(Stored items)
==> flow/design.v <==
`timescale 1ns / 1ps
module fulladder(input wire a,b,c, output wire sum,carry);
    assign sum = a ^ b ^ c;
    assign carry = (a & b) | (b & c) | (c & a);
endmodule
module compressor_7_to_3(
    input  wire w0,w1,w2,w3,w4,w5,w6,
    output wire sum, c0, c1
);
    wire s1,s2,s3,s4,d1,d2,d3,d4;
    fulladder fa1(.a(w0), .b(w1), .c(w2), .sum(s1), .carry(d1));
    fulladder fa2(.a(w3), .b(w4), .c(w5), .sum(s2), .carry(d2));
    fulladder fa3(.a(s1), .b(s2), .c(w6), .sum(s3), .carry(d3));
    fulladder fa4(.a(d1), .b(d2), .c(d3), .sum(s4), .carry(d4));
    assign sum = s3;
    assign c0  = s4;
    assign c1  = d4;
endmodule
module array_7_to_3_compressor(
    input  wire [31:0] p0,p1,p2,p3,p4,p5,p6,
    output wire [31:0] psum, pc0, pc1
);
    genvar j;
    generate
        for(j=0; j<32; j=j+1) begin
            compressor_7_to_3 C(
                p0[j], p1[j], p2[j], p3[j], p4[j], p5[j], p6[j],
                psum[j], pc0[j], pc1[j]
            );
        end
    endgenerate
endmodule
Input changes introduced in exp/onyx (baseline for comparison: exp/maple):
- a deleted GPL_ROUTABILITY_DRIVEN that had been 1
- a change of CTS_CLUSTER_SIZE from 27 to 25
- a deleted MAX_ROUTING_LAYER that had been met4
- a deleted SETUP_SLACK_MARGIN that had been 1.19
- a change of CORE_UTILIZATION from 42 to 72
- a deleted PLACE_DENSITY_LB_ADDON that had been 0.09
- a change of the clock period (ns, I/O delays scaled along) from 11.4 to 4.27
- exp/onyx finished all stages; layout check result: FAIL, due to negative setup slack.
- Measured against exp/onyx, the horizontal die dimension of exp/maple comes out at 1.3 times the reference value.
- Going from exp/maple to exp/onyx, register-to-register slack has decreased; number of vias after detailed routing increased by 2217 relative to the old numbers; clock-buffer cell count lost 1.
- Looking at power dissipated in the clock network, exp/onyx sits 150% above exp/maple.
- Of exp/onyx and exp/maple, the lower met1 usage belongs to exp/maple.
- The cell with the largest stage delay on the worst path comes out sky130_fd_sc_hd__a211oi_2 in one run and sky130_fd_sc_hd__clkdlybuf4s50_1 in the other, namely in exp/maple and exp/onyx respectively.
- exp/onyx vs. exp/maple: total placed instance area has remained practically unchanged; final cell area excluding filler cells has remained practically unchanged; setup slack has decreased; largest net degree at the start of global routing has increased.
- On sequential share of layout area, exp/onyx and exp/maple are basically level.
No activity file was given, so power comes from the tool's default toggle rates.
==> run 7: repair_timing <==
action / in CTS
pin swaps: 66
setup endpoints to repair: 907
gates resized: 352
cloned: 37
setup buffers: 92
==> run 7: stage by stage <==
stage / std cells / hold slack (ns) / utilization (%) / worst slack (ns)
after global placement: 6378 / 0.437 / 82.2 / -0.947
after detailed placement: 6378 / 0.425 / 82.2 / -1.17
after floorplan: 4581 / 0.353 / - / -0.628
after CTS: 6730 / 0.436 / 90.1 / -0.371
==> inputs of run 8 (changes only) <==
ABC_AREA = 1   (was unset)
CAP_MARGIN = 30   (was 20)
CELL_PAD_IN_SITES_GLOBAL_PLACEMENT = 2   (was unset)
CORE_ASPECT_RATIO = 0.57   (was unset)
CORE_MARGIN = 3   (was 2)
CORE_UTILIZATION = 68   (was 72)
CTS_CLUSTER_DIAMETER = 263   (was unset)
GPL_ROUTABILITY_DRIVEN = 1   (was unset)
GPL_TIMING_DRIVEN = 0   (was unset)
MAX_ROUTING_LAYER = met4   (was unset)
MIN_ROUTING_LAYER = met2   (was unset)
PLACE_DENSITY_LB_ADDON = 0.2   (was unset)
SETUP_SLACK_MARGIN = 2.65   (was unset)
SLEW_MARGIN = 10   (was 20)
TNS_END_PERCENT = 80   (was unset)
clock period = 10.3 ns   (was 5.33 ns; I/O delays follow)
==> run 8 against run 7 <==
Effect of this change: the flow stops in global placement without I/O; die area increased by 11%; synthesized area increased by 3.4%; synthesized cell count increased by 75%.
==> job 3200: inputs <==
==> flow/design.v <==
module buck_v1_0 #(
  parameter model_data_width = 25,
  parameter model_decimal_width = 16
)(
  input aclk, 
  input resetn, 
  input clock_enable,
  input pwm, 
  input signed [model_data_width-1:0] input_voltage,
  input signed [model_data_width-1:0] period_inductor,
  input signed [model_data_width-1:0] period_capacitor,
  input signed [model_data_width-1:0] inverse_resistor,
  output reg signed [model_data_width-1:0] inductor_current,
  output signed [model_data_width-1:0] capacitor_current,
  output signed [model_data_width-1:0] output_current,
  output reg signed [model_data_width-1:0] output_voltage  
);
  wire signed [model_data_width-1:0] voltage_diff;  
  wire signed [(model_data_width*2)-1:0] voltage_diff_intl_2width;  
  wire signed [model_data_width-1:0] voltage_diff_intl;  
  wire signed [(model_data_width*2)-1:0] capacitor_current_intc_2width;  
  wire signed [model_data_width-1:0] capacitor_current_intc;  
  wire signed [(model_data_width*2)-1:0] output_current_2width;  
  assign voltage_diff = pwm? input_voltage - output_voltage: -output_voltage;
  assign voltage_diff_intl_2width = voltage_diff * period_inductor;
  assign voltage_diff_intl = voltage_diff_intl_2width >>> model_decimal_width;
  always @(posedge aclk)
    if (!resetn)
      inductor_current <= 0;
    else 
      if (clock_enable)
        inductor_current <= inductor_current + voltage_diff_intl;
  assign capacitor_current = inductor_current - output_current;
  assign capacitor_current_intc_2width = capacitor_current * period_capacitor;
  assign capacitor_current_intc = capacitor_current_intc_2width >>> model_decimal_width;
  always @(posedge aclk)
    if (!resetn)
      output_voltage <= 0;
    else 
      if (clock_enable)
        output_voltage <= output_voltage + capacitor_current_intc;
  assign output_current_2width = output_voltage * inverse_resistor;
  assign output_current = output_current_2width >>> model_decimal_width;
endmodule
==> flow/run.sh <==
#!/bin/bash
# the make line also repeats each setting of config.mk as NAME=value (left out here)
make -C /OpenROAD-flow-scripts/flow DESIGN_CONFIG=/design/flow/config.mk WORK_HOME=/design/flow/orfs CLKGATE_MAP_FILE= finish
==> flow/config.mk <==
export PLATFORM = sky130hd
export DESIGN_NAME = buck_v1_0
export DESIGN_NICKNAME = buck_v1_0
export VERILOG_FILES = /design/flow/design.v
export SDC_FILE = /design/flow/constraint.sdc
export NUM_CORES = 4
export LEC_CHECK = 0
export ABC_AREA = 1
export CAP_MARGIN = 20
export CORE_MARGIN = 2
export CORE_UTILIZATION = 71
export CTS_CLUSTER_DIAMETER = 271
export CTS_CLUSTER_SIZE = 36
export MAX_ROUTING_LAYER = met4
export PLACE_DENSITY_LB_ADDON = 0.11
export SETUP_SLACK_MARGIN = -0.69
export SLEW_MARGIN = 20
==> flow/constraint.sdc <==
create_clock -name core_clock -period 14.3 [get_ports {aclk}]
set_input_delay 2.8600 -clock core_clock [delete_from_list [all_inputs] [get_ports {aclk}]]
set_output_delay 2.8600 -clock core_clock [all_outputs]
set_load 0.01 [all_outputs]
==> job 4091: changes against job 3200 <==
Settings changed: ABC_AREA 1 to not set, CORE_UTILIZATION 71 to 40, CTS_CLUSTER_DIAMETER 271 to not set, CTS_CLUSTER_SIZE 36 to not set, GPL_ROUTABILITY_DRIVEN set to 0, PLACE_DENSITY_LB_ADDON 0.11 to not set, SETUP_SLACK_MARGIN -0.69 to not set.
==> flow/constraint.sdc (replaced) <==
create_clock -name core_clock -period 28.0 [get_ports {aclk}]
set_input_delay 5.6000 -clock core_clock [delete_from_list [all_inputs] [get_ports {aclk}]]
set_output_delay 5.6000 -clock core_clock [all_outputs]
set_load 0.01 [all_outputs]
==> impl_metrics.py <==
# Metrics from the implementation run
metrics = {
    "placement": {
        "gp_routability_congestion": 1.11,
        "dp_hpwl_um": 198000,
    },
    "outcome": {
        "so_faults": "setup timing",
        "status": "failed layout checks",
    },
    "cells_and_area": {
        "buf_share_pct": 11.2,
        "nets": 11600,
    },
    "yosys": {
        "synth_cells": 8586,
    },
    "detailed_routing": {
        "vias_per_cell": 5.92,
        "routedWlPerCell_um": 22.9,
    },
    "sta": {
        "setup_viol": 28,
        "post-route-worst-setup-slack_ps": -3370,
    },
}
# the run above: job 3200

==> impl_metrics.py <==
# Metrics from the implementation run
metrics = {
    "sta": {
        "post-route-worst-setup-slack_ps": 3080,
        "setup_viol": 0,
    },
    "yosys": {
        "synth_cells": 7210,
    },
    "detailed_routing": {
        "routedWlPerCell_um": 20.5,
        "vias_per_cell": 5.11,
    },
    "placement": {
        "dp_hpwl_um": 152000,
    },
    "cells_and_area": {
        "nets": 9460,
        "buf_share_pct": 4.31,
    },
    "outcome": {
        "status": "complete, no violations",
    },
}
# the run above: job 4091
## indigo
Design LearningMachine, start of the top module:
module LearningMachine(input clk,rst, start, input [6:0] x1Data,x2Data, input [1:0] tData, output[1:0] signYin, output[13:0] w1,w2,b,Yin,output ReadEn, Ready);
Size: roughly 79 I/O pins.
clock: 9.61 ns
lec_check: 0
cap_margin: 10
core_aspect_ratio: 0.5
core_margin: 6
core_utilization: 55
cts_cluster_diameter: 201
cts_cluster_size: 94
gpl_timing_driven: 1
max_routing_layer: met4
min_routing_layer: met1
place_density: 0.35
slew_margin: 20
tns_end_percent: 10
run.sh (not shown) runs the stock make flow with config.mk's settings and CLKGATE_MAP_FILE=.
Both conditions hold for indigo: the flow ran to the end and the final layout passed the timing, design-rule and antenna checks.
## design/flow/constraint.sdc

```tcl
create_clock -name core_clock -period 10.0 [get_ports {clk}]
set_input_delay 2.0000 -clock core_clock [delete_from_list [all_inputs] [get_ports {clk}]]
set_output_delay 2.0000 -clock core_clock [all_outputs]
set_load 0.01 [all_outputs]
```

#### Exercise
Looking at the records above, return exactly the lines from the line with "- exp/onyx finished" to the line with "after detailed placement: 6378", both ends included.

#### Answer for this exercise
- exp/onyx finished all stages; layout check result: FAIL, due to negative setup slack.
- Measured against exp/onyx, the horizontal die dimension of exp/maple comes out at 1.3 times the reference value.
- Going from exp/maple to exp/onyx, register-to-register slack has decreased; number of vias after detailed routing increased by 2217 relative to the old numbers; clock-buffer cell count lost 1.
- Looking at power dissipated in the clock network, exp/onyx sits 150% above exp/maple.
- Of exp/onyx and exp/maple, the lower met1 usage belongs to exp/maple.
- The cell with the largest stage delay on the worst path comes out sky130_fd_sc_hd__a211oi_2 in one run and sky130_fd_sc_hd__clkdlybuf4s50_1 in the other, namely in exp/maple and exp/onyx respectively.
- exp/onyx vs. exp/maple: total placed instance area has remained practically unchanged; final cell area excluding filler cells has remained practically unchanged; setup slack has decreased; largest net degree at the start of global routing has increased.
- On sequential share of layout area, exp/onyx and exp/maple are basically level.
No activity file was given, so power comes from the tool's default toggle rates.
==> run 7: repair_timing <==
action / in CTS
pin swaps: 66
setup endpoints to repair: 907
gates resized: 352
cloned: 37
setup buffers: 92
==> run 7: stage by stage <==
stage / std cells / hold slack (ns) / utilization (%) / worst slack (ns)
after global placement: 6378 / 0.437 / 82.2 / -0.947
after detailed placement: 6378 / 0.425 / 82.2 / -1.17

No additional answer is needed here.